There is a wide range of symptoms that are dependent on the location of the aortic inflammation or associated disorder. A few symptoms recognized in patients are fever, chills, muscle pains, and malaise (general discomfort). In addition, hypertension (high blood pressure) may occur. Hypertension happens when the renal artery narrows and elasticity of the aorta and branches decrease. Aortitis can also be caused by Salmonella infection.

==Diagnosis==
Diagnosis of aortitis starts with physical examination and recording patient's medical history. Imaging tests such as magnetic resonance angiography, doppler ultrasonography, and positron emission tomography(PET) can be used to look at the blood vessels and blood flow, and highlight areas of inflammation. Condition is generally diagnosed based on the symptoms the patient is experiencing and the aortic images.

==Treatment==
Treatment of aortitis depends on the underlying cause. The initial treatment of suspected infectious aortitis is intravenous antibiotics with broad antimicrobial coverage of the most likely pathologic organisms, In contrast, immunosuppressive therapy is the primary treatment of non-infectious aortitis due to large-vessel vasculitis, and patients are ideally managed by a multi-disciplinary team that includes a rheumatologist and medical and surgical cardiovascular specialists. Once the diagnosis of non-infectious aortitis due to GCA or Takayasu arteritis has been established, oral glucocorticoid therapy should be initiated. Frequently, adjunctive immunosuppressants, including methotrexate and azathioprine, are paired with steroids to treat refractory disease or to minimize steroid-induced adverse effects.

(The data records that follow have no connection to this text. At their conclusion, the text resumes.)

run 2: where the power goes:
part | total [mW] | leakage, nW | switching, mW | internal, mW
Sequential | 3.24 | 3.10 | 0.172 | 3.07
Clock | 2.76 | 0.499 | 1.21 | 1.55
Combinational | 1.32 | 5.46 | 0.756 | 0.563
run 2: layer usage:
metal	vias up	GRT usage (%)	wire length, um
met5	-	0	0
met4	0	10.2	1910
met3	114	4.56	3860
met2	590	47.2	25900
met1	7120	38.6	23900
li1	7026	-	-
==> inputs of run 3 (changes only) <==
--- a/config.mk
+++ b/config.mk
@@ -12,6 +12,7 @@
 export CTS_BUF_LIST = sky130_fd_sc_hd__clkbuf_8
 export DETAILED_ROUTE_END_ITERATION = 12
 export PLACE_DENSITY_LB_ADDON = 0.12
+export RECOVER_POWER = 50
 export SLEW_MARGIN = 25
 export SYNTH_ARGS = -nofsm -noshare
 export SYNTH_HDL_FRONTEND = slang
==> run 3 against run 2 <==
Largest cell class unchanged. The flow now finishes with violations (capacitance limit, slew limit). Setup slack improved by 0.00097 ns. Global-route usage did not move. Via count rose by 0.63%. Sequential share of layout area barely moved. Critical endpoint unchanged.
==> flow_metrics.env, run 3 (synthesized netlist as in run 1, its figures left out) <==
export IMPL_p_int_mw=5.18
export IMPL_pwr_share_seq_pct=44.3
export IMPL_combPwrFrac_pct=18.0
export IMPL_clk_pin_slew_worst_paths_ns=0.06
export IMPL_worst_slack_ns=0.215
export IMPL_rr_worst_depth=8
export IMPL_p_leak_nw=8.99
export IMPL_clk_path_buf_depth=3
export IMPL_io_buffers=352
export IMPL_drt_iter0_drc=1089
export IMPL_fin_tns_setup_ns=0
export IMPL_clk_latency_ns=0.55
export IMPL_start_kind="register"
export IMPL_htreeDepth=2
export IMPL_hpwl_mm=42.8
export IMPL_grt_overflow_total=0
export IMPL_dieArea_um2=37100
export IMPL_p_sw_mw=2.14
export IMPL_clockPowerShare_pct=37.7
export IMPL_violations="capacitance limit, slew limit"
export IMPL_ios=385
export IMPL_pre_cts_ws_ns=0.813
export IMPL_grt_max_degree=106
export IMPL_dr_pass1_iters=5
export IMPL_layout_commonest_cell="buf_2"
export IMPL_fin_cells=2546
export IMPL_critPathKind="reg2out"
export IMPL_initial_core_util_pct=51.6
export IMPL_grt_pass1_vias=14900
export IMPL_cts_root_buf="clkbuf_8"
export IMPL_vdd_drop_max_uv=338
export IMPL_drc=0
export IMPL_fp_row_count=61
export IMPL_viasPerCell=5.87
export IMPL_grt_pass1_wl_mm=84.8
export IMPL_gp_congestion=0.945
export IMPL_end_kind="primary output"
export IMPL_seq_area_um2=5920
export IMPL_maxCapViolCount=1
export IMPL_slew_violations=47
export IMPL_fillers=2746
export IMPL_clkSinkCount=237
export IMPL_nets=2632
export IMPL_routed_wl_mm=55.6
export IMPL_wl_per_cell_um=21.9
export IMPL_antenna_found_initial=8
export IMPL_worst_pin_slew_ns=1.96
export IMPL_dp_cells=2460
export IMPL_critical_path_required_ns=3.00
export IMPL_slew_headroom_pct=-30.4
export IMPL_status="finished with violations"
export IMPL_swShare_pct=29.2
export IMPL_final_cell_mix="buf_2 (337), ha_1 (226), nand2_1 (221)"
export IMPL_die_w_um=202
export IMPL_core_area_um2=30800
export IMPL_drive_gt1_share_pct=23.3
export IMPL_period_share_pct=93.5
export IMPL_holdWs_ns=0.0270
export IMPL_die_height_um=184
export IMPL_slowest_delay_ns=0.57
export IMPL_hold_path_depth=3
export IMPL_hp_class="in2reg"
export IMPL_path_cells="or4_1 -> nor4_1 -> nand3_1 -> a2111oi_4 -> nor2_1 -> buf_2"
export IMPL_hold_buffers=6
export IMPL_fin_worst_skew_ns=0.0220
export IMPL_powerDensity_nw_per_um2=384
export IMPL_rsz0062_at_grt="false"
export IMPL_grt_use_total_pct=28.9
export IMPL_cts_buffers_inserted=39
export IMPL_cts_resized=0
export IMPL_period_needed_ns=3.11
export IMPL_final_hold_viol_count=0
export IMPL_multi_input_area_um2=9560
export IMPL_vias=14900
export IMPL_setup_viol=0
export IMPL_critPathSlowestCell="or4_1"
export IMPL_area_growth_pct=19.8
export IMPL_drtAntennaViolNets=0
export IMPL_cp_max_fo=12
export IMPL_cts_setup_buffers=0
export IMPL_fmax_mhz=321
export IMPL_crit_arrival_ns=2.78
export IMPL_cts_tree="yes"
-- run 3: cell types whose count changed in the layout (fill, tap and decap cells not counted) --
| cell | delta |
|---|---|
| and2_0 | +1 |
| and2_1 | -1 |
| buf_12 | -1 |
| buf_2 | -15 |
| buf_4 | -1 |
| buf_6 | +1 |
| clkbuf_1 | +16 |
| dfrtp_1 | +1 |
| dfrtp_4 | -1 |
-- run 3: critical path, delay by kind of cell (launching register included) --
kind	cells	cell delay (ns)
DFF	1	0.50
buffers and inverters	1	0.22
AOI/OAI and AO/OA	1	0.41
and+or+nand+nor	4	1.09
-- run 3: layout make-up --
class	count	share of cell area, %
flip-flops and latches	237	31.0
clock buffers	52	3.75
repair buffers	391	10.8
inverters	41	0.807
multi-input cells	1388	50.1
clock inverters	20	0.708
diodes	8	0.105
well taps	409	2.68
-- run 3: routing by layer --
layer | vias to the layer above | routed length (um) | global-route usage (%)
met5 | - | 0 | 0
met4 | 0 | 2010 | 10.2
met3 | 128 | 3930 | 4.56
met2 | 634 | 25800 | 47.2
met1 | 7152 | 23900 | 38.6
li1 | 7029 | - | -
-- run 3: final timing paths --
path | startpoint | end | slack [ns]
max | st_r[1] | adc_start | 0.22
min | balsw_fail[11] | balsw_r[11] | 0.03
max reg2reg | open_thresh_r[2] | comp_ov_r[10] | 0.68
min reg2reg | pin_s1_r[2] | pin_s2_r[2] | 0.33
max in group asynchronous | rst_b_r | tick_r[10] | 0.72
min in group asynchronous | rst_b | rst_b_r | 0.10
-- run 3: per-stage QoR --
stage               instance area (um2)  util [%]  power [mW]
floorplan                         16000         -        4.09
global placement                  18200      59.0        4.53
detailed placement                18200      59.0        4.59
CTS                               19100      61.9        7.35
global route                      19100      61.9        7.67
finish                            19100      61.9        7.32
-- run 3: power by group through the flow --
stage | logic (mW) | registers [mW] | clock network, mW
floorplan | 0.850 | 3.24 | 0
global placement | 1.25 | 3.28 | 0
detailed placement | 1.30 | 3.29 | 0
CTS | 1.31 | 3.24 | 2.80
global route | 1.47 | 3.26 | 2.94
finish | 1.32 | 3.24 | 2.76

Management includes the following treatment priorities: stop the inflammation, treat complications, prevent and monitor for re-occurrence.

==Prognosis==
If untreated, has three distinct phases. The first is a prepulseless inflammatory stage with nonspecific symptoms such as fatigue, arthralgias, and low-grade fevers. Phase two includes vascular inflammation with pain secondary to the condition, along with tenderness to palpation over the site. The last phase includes symptoms of ischemia and pain associated with the use of limbs. Limbs are also cool and clammy in this stage.